Tuesday, May 13, 2014

The innocent will rest

The innocent will rest in the peace they've been given.
Paintings will sleep on the floor.
Build walls of lonely dreams as beauty fades.
I can't take this anymore.


While the experience of being unsure who or where I am is, in my experience, a grossly unpleasant one, there is a far worse experience that I've had on occasion.  Every now and then, especially if my radio somehow shuts off at night, I will die. 

The sudden shock of not having any interests, or fears, or feelings is jarring, especially so because of the extreme sensory overload that accompanies this death each time it happens. Every individual sound becomes a scream, and the barest light melts my eyes from their sockets.  My sheets shred across my skin, combining the worst parts of sandpaper and powdered glass. This pain is amplified a thousand times, until my brain finally figures out where the gap or whatever is.  
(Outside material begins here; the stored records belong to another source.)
From an optimization exercise on the open Yosys and OpenROAD flow, aimed at small area; shortcuts taken in it are not production practice.
At most, simulation tests tie the RTL to the original design; equivalence was not proved.
Function not checked in run 1: the RTL went through the layout flow alone.
No activity file was given, so power comes from the tool's default toggle rates.

===== flow/config.mk =====
export PLATFORM = sky130hd
export DESIGN_NAME = dresser_channel
export DESIGN_NICKNAME = dresser_channel
export VERILOG_FILES = /design/flow/design.v
export SDC_FILE = /design/flow/constraint.sdc
export NUM_CORES = 4
export LEC_CHECK = 0
export CAP_MARGIN = 20
export CORE_MARGIN = 2
export CORE_UTILIZATION = 40
export CTS_BUF_LIST = sky130_fd_sc_hd__clkbuf_4
export SLEW_MARGIN = 20

===== flow/constraint.sdc =====
create_clock -name core_clock -period 40.0 [get_ports {clk}]
set_input_delay 8.0000 -clock core_clock [delete_from_list [all_inputs] [get_ports {clk}]]
set_output_delay 8.0000 -clock core_clock [all_outputs]
set_load 0.01 [all_outputs]

===== flow/design.v =====
module dc_rca #(parameter W = 8) (
    input  wire [W-1:0] a,
    input  wire [W-1:0] b,
    input  wire         ci,
    output wire [W-1:0] s,
    output wire         co
);
    wire [W:0] c;
    assign c[0] = ci;
    genvar i;
    generate
        for (i = 0; i < W; i = i + 1) begin : g
            assign s[i]   = a[i] ^ b[i] ^ c[i];
            assign c[i+1] = (a[i] & b[i]) | (a[i] & c[i]) | (b[i] & c[i]);
        end
    endgenerate
    assign co = c[W];
endmodule
module dc_inc #(parameter W = 8) (
    input  wire [W-1:0] a,
    input  wire         ci,
    output wire [W-1:0] s,
    output wire         co
);
    wire [W:0] c;
    assign c[0] = ci;
    genvar i;
    generate
        for (i = 0; i < W; i = i + 1) begin : g
            assign s[i]   = a[i] ^ c[i];
            assign c[i+1] = a[i] & c[i];
        end
    endgenerate
    assign co = c[W];
endmodule
module sinc3_decimator (
    input  wire        clk,
    input  wire        rst,
    input  wire        enable,      
    input  wire [12:0] ratio,       
    input  wire        invert,
    input  wire        bit_valid,   
    input  wire        bit_in,
    output wire        win_end,     
    output wire [31:0] win_x,       
    output wire        sat_now      
);
    localparam W = 37;
    reg [W-1:0] i1, i2, i3;
    reg [W-1:0] z1, z2, z3;
    reg [12:0]  n;
    reg [1:0]   skip;               
    wire d = bit_in ^ invert;
    wire [W-1:0] i1n, i2n, i3n, c1, c2, c3;
    dc_rca #(W) u_i1 (.a(i1),  .b({{(W-1){~d}}, 1'b1}), .ci(1'b0), .s(i1n), .co());
    dc_rca #(W) u_i2 (.a(i2),  .b(i1n), .ci(1'b0), .s(i2n), .co());
    dc_rca #(W) u_i3 (.a(i3),  .b(i2n), .ci(1'b0), .s(i3n), .co());
    dc_rca #(W) u_c1 (.a(i3n), .b(~z1), .ci(1'b1), .s(c1),  .co());
    dc_rca #(W) u_c2 (.a(c1),  .b(~z2), .ci(1'b1), .s(c2),  .co());
    dc_rca #(W) u_c3 (.a(c2),  .b(~z3), .ci(1'b1), .s(c3),  .co());
    wire top   = c3[W-1] & (c3[W-2:0] == {(W-1){1'b0}}) & d;    
    wire over  = (~c3[W-1] & (|c3[W-2:31])) | top;
    wire under =  c3[W-1] & ~(&c3[W-2:31]) & ~top;
    assign win_x = over  ? 32'h7FFF_FFFF :
                   under ? 32'h8000_0000 : c3[31:0];
    wire [12:0] n1;
    dc_inc #(13) u_n (.a(n), .ci(1'b1), .s(n1), .co());
    wire last = (n1 == ratio);
    wire step = enable & bit_valid;
    assign win_end = step & last & (skip == 2'd0);
    assign sat_now = step & last & (over | under);
    always @(posedge clk) begin
        if (rst || !enable) begin
            i1 <= {W{1'b0}};
            i2 <= {W{1'b0}};
            i3 <= {W{1'b0}};
            z1 <= {W{1'b0}};
            z2 <= {W{1'b0}};
            z3 <= {W{1'b0}};
            n    <= 13'd0;
            skip <= 2'd2;
        end else if (bit_valid) begin
            i1 <= i1n;
            i2 <= i2n;
            i3 <= i3n;
            if (last) begin
                n  <= 13'd0;
                z1 <= i3n;
                z2 <= c1;
                z3 <= c2;
                if (skip != 2'd0)
                    skip <= {1'b0, skip[1]};    
            end else begin
                n <= n1;
            end
        end
    end
endmodule
module f32_scaler (
    input  wire        clk,
    input  wire        rst,
    input  wire        start,
    input  wire [31:0] x_in,
    input  wire [31:0] gain,
    input  wire [31:0] offset,
    output wire [31:0] x_out,
    output wire [31:0] y_out,
    output wire        fin,         
    output wire        of,
    output wire        nx
);
    reg [31:0] T;                   
    reg [33:0] A;                   
    reg [23:0] L;                   
    reg        stk;
    reg [23:0] OM;                  
    reg [7:0]  EG, EO;
    reg        SG, SO;
    reg [2:0]  K;                   
    reg [3:0]  cnt;                 
    reg [3:0]  it;                  
    reg        injd;                
    reg [2:0]  nls;                 
    assign x_out = T;
    assign y_out = A[31:0];
    wire        sx = T[31];
    wire [31:0] ax;
    dc_inc #(32) u_abs (.a(T ^ {32{sx}}), .ci(sx), .s(ax), .co());
    wire        zx = (T == 32'd0);
    wire        l4 = (ax[31:16] == 16'd0);
    wire [31:0] v1 = l4 ? {ax[15:0], 16'd0} : ax;
    wire        l3 = (v1[31:24] == 8'd0);
    wire [31:0] xn = l3 ? {v1[23:0], 8'd0} : v1;
    wire [4:0]  lzx = {l4, l3, 3'b000};
    wire [7:0] egu   = {EG[7:1], EG[0] | (EG == 8'd0)};
    wire [7:0] eou   = {EO[7:1], EO[0] | (EO == 8'd0)};
    wire       pzero = zx | (K == 3'd0);
    wire       ozero = (OM == 24'd0);
    wire       sp    = zx ? SG : (sx ^ SG);
    wire       neg   = SO ^ sp;
    wire [3:0]  k2;
    dc_rca #(4)  u_k2 (.a({1'b0, K}), .b(4'd2), .ci(1'b0), .s(k2), .co());
    wire [10:0] b_a, B, t;
    dc_rca #(11) u_b1 (.a({3'd0, egu}), .b({5'd0, k2, 2'b00}), .ci(1'b0), .s(b_a), .co());
    dc_rca #(11) u_b2 (.a(b_a), .b(~{6'd0, lzx}), .ci(1'b1), .s(B), .co());
    dc_rca #(11) u_t  (.a({3'd0, eou}), .b(~B), .ci(1'b1), .s(t), .co());
    wire        otop = ~pzero & ~t[10] & (t != 11'd0);    
    wire [10:0] t3;
    dc_rca #(11) u_t3 (.a(t), .b(11'd3), .ci(1'b0), .s(t3), .co());
    wire [8:0]  e4 = t3[10:2];
    wire [8:0]  e4k;
    dc_rca #(9)  u_ek (.a(e4), .b({6'd0, K}), .ci(1'b0), .s(e4k), .co());
    wire        clamp = (e4k[8:4] != 5'd0) || (e4k[3:1] == 3'b111);    
    wire [3:0]  k13;
    dc_rca #(4)  u_13 (.a(4'd13), .b(~{1'b0, K}), .ci(1'b1), .s(k13), .co());
    wire [1:0]  r  = (otop & ~clamp) ? {t[1] ^ t[0], t[0]} : 2'd0;    
    wire [3:0]  e  = ~otop ? 4'd0 : clamp ? k13 : e4[3:0];
    wire [10:0] w;                                        
    dc_rca #(11) u_w (.a(t), .b(11'd8), .ci(1'b0), .s(w), .co());
    wire        q_hi  = ~w[10];                           
    wire        q_low = (w[10:6] != 5'b11111) || (w[5:0] < 6'd16);    
    wire [3:0]  nw;                                       
    dc_rca #(4)  u_nw (.a(~w[5:2]), .b(4'd0), .ci(1'b1), .s(nw), .co());
    reg [3:0] n_inj;                
    reg [3:0] a;                    
    always @(*) begin
        if (pzero) begin
            n_inj = 4'd0;
            a     = 4'd8;
        end else if (otop) begin
            n_inj = 4'd1;
            a     = (r == 2'd0) ? 4'd12 : {2'b10, t[1:0]};    
        end else if (q_hi) begin
            n_inj = 4'd0;
            a     = w[3:0];
        end else if (q_low) begin
            n_inj = 4'd12;
            a     = 4'd0;
        end else begin
            n_inj = nw;
            a     = {2'b00, t[1:0]};
        end
    end
    wire [3:0] ke;
    dc_rca #(4) u_ke (.a({1'b0, K}), .b(e), .ci(1'b0), .s(ke), .co());
    wire [3:0] J = pzero ? 4'd0 : ((n_inj > ke) ? n_inj : ke);
    wire [8:0] eo_r;
    dc_rca #(9) u_eo (.a({1'b0, eou}), .b({7'd0, r}), .ci(1'b0), .s(eo_r), .co());
    wire [8:0] E  = (pzero | otop) ? eo_r : B[8:0];
    wire [8:0] Ec;                                        
    dc_rca #(9) u_ec (.a(E), .b(~{2'd0, nls, 4'b0000}), .ci(1'b1), .s(Ec), .co());
    wire       act     = (cnt != 4'd0) && (cnt != 4'd14);
    wire       iter    = act && (it != J);
    wire [3:0] nrem;
    dc_rca #(4) u_nr (.a(J), .b(~it), .ci(1'b1), .s(nrem), .co());
    wire       is_pre  = nrem > ke;
    wire       is_mult = !is_pre && (nrem > e);
    wire       inj_now = act && !injd && (iter ? (nrem == n_inj) : (n_inj == 4'd0));
    wire       shift   = iter && !(inj_now && is_mult);
    wire       do_mult = shift && is_mult;
    wire [3:0]  m   = do_mult ? L[3:0] : 4'd0;
    wire [37:0] oa  = {14'd0, OM} << a;
    wire [37:0] r0  = inj_now ? (oa ^ {38{neg}}) : (m[0] ? {6'd0, xn} : 38'd0);
    wire [37:0] r1  = m[1] ? {5'd0, xn, 1'b0} : 38'd0;
    wire [37:0] r2  = m[2] ? {4'd0, xn, 2'b0} : 38'd0;
    wire [37:0] r3  = m[3] ? {3'd0, xn, 3'b0} : 38'd0;
    wire [37:0] s1, s2, s3, sum;
    dc_rca #(38) u_s1 (.a({{4{A[33]}}, A}), .b(r0), .ci(inj_now & neg), .s(s1), .co());
    dc_rca #(38) u_s2 (.a(s1), .b(r1), .ci(1'b0), .s(s2), .co());
    dc_rca #(38) u_s3 (.a(s2), .b(r2), .ci(1'b0), .s(s3), .co());
    dc_rca #(38) u_s4 (.a(s3), .b(r3), .ci(1'b0), .s(sum), .co());
    wire lsh_ok = injd && ((A[33:17] == 17'd0) || (A[33:17] == 17'h1FFFF)) &&
                  (Ec[8:4] != 5'd0);
    wire [57:0] R  = {A, L};
    wire        s  = R[57];
    wire [15:0] V16 = R[56:41] ^ {16{s}};
    reg [3:0] lz16;
    integer i;
    always @(*) begin
        lz16 = 4'd15;
        for (i = 42; i <= 56; i = i + 1)
            if (V16[i-41])
                lz16 = 56 - i;
    end
    wire [3:0]  lze  = ((Ec[8:4] == 5'd0) && (Ec[3:0] < lz16)) ? Ec[3:0] : lz16;
    wire [39:0] Rt   = R[56:17];
    wire [39:0] Rs   = Rt << lze;
    wire [23:0] kept = Rs[39:16] ^ {24{s}};
    wire        gV   = Rs[15] ^ s;
    wire [14:0] mask = 15'h7FFF >> lze;
    wire        Z    = (R[16:0] == 17'd0) && ((R[31:17] & mask) == 15'd0) && !stk;
    wire        ru   = s ? (gV | (Z & kept[0])) : (gV & (~Z | kept[0]));
    wire        inexact = (gV ^ s) | ~Z;
    wire [24:0] inc;
    dc_inc #(24) u_inc (.a(kept), .ci(ru), .s(inc[23:0]), .co(inc[24]));
    wire [8:0]  ex;
    dc_rca #(9)  u_ex (.a(Ec), .b(~{5'd0, lze}), .ci(1'b1), .s(ex), .co());
    wire [9:0]  expo;
    dc_rca #(10) u_xp (.a({1'b0, ex}), .b({8'd0, inc[24:23]}), .ci(1'b0), .s(expo), .co());
    wire        ovf  = (expo[9:8] != 2'd0) || (expo[7:0] == 8'hFF);
    wire        rzero = (R == 58'd0) && !stk;
    wire        rs   = sp ^ s;
    wire [31:0] y = rzero ? {pzero & ozero & sp & SO, 31'd0} :
                    ovf   ? {rs, 31'h7F80_0000} : {rs, expo[7:0], inc[22:0]};
    assign fin = (cnt == 4'd14);
    assign of  = !rzero & ovf;
    assign nx  = !rzero & (ovf | inexact);
    wire [23:0] mg_in = {gain[30:23] != 8'd0, gain[22:0]};
    wire [2:0]  k_in  = (mg_in[23:20] != 4'd0) ? 3'd6 :
                        (mg_in[19:16] != 4'd0) ? 3'd5 :
                        (mg_in[15:12] != 4'd0) ? 3'd4 :
                        (mg_in[11:8]  != 4'd0) ? 3'd3 :
                        (mg_in[7:4]   != 4'd0) ? 3'd2 :
                        (mg_in[3:0]   != 4'd0) ? 3'd1 : 3'd0;
    wire [3:0] cnt1, it1;
    wire [2:0] nls1;
    dc_inc #(4) u_cn (.a(cnt), .ci(1'b1), .s(cnt1), .co());
    dc_inc #(4) u_it (.a(it),  .ci(1'b1), .s(it1),  .co());
    dc_inc #(3) u_nl (.a(nls), .ci(1'b1), .s(nls1), .co());
    always @(posedge clk) begin
        if (rst) begin
            cnt <= 4'd0;
        end else if (start) begin
            cnt <= 4'd1;
        end else if (fin) begin
            cnt <= 4'd0;
        end else if (cnt != 4'd0) begin
            cnt <= cnt1;
        end
    end
    always @(posedge clk) begin
        if (start) begin
            T    <= x_in;
            A    <= 34'd0;
            L    <= mg_in;
            stk  <= 1'b0;
            OM   <= {offset[30:23] != 8'd0, offset[22:0]};
            EG   <= gain[30:23];
            EO   <= offset[30:23];
            SG   <= gain[31];
            SO   <= offset[31];
            K    <= k_in;
            it   <= 4'd0;
            injd <= 1'b0;
            nls  <= 3'd0;
        end else if (fin) begin
            A[31:0] <= y;
        end else if (act) begin
            if (inj_now)
                injd <= 1'b1;
            if (shift) begin
                A  <= sum[37:4];
                it <= it1;
                if (is_pre) begin
                    stk <= stk | (|sum[3:0]);
                end else begin
                    L <= {sum[3:0], L[23:4]};
                    if (!is_mult)
                        stk <= stk | (|L[3:0]);
                end
            end else if (inj_now) begin
                A <= sum[33:0];
                if (pzero)
                    L <= 24'd0;
            end else if (!iter && lsh_ok) begin
                A   <= {A[17:0], L[23:8]};
                L   <= {L[7:0], 16'd0};
                nls <= nls1;
            end
        end
    end
endmodule
module dresser_channel (
    input  wire        clk,
    input  wire        rst,           
    input  wire        enable,
    input  wire [12:0] ratio,
    input  wire        invert,
    input  wire        bit_valid,
    input  wire        bit_in,
    input  wire        gain_we,
    input  wire        offset_we,
    input  wire [31:0] coef_wdata,
    input  wire        apply,
    input  wire [2:0]  flags_clr,
    output reg         result_valid,
    output wire [31:0] result_y,
    output wire [31:0] result_x,
    output reg  [2:0]  flags
);
    localparam [31:0] ONE = 32'h3F80_0000;
    reg [31:0] gain_stage, offset_stage;
    reg [31:0] gain_act, offset_act;
    always @(posedge clk) begin
        if (rst) begin
            gain_stage   <= ONE;
            offset_stage <= 32'd0;
            gain_act     <= ONE;
            offset_act   <= 32'd0;
        end else begin
            if (gain_we)
                gain_stage <= coef_wdata;
            if (offset_we)
                offset_stage <= coef_wdata;
            if (apply) begin
                gain_act   <= gain_stage;
                offset_act <= offset_stage;
            end
        end
    end
    wire        win_end, sat_now;
    wire [31:0] win_x;
    sinc3_decimator u_dec (
        .clk       (clk),
        .rst       (rst),
        .enable    (enable),
        .ratio     (ratio),
        .invert    (invert),
        .bit_valid (bit_valid),
        .bit_in    (bit_in),
        .win_end   (win_end),
        .win_x     (win_x),
        .sat_now   (sat_now)
    );
    wire fin, of, nx;
    f32_scaler u_scale (
        .clk    (clk),
        .rst    (rst),
        .start  (win_end),
        .x_in   (win_x),
        .gain   (gain_act),
        .offset (offset_act),
        .x_out  (result_x),
        .y_out  (result_y),
        .fin    (fin),
        .of     (of),
        .nx     (nx)
    );
    always @(posedge clk) begin
        if (rst) begin
            result_valid <= 1'b0;
            flags        <= 3'd0;
        end else begin
            result_valid <= fin;
            flags <= (flags & ~flags_clr) | {sat_now, fin & of, fin & nx};
        end
    end
endmodule

===== flow/run.sh =====
#!/bin/bash
# synth_recipe.tcl (not shown) runs the flow's synth.tcl, then flattens the netlist and writes it again
# the make line also repeats each setting of config.mk as NAME=value (left out here)
make -C /OpenROAD-flow-scripts/flow DESIGN_CONFIG=/design/flow/config.mk WORK_HOME=/design/flow/orfs CLKGATE_MAP_FILE= SYNTH_SCRIPT=/design/flow/synth_recipe.tcl finish

==> run notes, run 1 <==
Simple-Gate Fraction of Synth Area 12.5%; CTS Buf Count roughly 140; clock root buffer clkbuf_4; Pre-Repair DR Iteration Count 6; Post-Route WL 99.8 mm; CORE AREA just over 90,000 um^2; Adder-Cell Fraction of Synth Area 25.2%; Setup crit start kind register; area grow syn2layout 10.4%; die area around 95,000 um^2; DP HPWL between 70 and 80 mm; CTS sink cnt between 500 and 600; hold slack final approximately 0.42 ns; Synth Area in XOR/XNOR roughly 3.6%; largest net degree at the start of global routing about 110; number of synthesized register bits between 500 and 600; worst path required time roughly 40 ns; CTS tree yes; Setup Total Neg Slack 0 ns; Tot Pwr approximately 2500 uW; DRT antenna net count 0; crit-path most repeated cell fa_1; fin area 41,000 um^2; Final Max Slew Viols 0; area leader, netlist dfxtp_1; worst setup margin roughly 3.3 ns; Post-synth EDFFs ~100; share of layout cells above drive strength 1 under 10%; dpl cell area roughly 40,000 um^2; total track usage around a fifth; Core Rows around 110; Tmin final ~37 ns; Hold-fix buffers, CTS 0; Vias/cell around 5.2; initial DRC count approximately 2,100; largest family of logic cells by synthesized area adder cells; RSZ-0062 raised after global routing no; Final Wtd Congestion between 0.9 and 1; Post-synth ARST share 0%; gate count of the mapped netlist 3,850; status no timing/DRC/antenna violations; die extent in x 309 um; Unique masters post-synth a little over 90; PortBufs around 120; Die Y around 310 um; Synth Flop Type dfxtp_1; clk slew on worst S/H paths approximately 0.070 ns; Mapped Area about 37,000 um^2; register area share after synthesis approximately 31%; drt drc 0; Synth area leaders dfxtp_1 22%, fa_1 20%, mux2i_1 10%; Hold WC Path Type reg -> reg; PwrDens slightly above 60 nW/um^2; multiplexer share of the synthesized area between 10 and 15%; fin nets ~4,500; syn_nets roughly 4,400; Max Fclk approximately 0.027 GHz; maximum clock path buffer count 3; Slowest cell on crit path and3_1; Post-Route Skew 0.0952 ns; synthesis warning total 3; cts repair resizes 0; Avg Cell Area, Syn 9.65 um^2; Ports between 100 and 150; postcts setup bufs 0; Static Leak 0.0176 uW; Synth Area in Compound Gates between 10% and 20%; Slew Limit Headroom between 20% and 30%; initial core utilization between 40 and 50%; worst skew pair latency about 0.99 ns; number of global-route vias before repair about 28,000; antenna violations before repair 4; Fin. Hold Viols 0; Critical Path Max Stage Delay ~0.74 ns; post-DR wirelength/cell roughly 19 um; # Max-Cap Violations 0; final period utilization 91.7%; worst slack at placement 3.44 ns; worst-path fanout max 34; share of the synthesized area in the top cell type 22.4%; H-Tree Depth 4; global route overflow 0; crit path capture type register; Final Setup Violations 0; global-route wire length before repair around 160 mm; Slew @ Worst Pin 1.12 ns; Critical Path AT roughly 37 ns; via count 27,491; Worst Setup Path Type reg -> reg; Worst VDD drop 0.0329 mV
-- where the power goes --
group	switching, uW	internal [uW]	total (uW)
Clock	229	272	501
Combinational	786	554	1340
Sequential	103	600	702
Total	1120	1430	2540
-- cell usage after synthesis, types with 9 or more instances --
cell,count
a211oi_1,137
a21o_1,43
a21oi_1,190
a31oi_1,10
and2_1,9
and3_1,16
buf_1,31
buf_2,38
buf_4,47
clkbuf_1,141
dfxtp_1,416
edfxtp_1,101
fa_1,364
ha_1,165
inv_1,348
mux2i_1,383
nand2_1,245
nand2b_1,21
nand3_1,64
nand4_1,22
nor2_1,502
nor3_1,59
nor4_1,43
o211ai_1,12
o21ai_0,62
o21ai_1,30
o22ai_1,37
or2_2,16
or4_1,10
xnor2_1,69
xor2_1,76
-- per-stage QoR --
step,cells,utilization [%]
after global routing,5247,44.7
final,5247,44.7
after CTS,5244,44.6
after global placement,4995,42.6
after floorplan,3850,-
after detailed placement,4995,42.6
-- cells in the final DEF (no fill, tap or decap), types with 21 or more instances in the layout --
master / Yosys / layout
xor2_1: 76 / 74
clkdlybuf4s50_1: 0 / 119
ha_1: 165 / 165
mux2i_1: 383 / 382
clkbuf_4: 0 / 216
nor2_1: 502 / 502
dfxtp_1: 416 / 416
o22ai_1: 37 / 37
xnor2_1: 69 / 69
o21ai_0: 62 / 62
o21ai_1: 30 / 28
edfxtp_1: 101 / 101
nor4_1: 43 / 43
a21oi_1: 190 / 188
nand3_1: 64 / 64
inv_1: 348 / 348
nand2_1: 245 / 244
a211oi_1: 137 / 137
nor3_1: 59 / 57
nand4_1: 22 / 22
a21o_1: 43 / 43
buf_4: 47 / 40
fa_1: 364 / 364
nand2b_1: 21 / 21
-- logic make-up after synthesis --
logic type,after synthesis
compound gates,598
xor+xnor,148
fa+ha+maj,529
buf+inv,614
flops,517
mux,395
simple gates,1049
-- registers in the layout, summed over array words and instances (netlist names), 34 cells and up --
signal	flops
u_dec.z3	37
u_dec.z1	37
u_dec.i2	37
u_scale.A	34
u_dec.i1	37
u_dec.z2	37
u_dec.i3	37
-- final cells by class --
class	count	area (um^2)
timing repair buffer	164	1540
antenna	2	5.00
clock buffer	216	1620
tap	1243	1560
fill	8890	50800
clock inverter	33	258
inverter	353	1330
multi-input combinational	2719	23300
sequential	517	11400
-- worst max-delay path: cells and delay by family, from the launching register on --
family | cells | cell delay, ns
fa+ha+maj | 88 | 27.23
simple gates | 9 | 2.74
compound gates | 12 | 2.52
buf+inv | 15 | 2.24
xor+xnor | 7 | 1.19
flops | 1 | 0.32
mux | 2 | 0.25
-- metal layers --
metal / GRT usage (%) / up-vias / part of all wire, %
met2: 35.5 / 735 / 48
li1: - / 13221 / -
met4: 6.83 / 4 / 2.9
met1: 26.5 / 13341 / 42
met5: 0 / - / 0.032
met3: 5.93 / 190 / 7.2
-- worst paths after layout --
path	endpoint	from	cells past startpoint	slack [ns]
setup / recovery	u_scale.A[33]	u_scale.T[31]	133	3.31
hold / removal	u_scale.OM[4]	offset_act[4]	0	0.42
setup reg to reg	u_scale.A[33]	u_scale.T[31]	133	3.31
hold reg to reg	u_scale.OM[4]	offset_act[4]	0	0.42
While the pain may always stop, it also robs me of what makes me myself.  The fact that I'm still Richard is there, but I might as well be any other person, because Richard holds no context by itself.  What Richard loves, what Richard hates, and what Richard wants is all lost to me, and it takes a bit of time to decide what Richard wants now that the pain is gone.  

Usually, what Richard wants after these moments is for the pain and sound to never come back.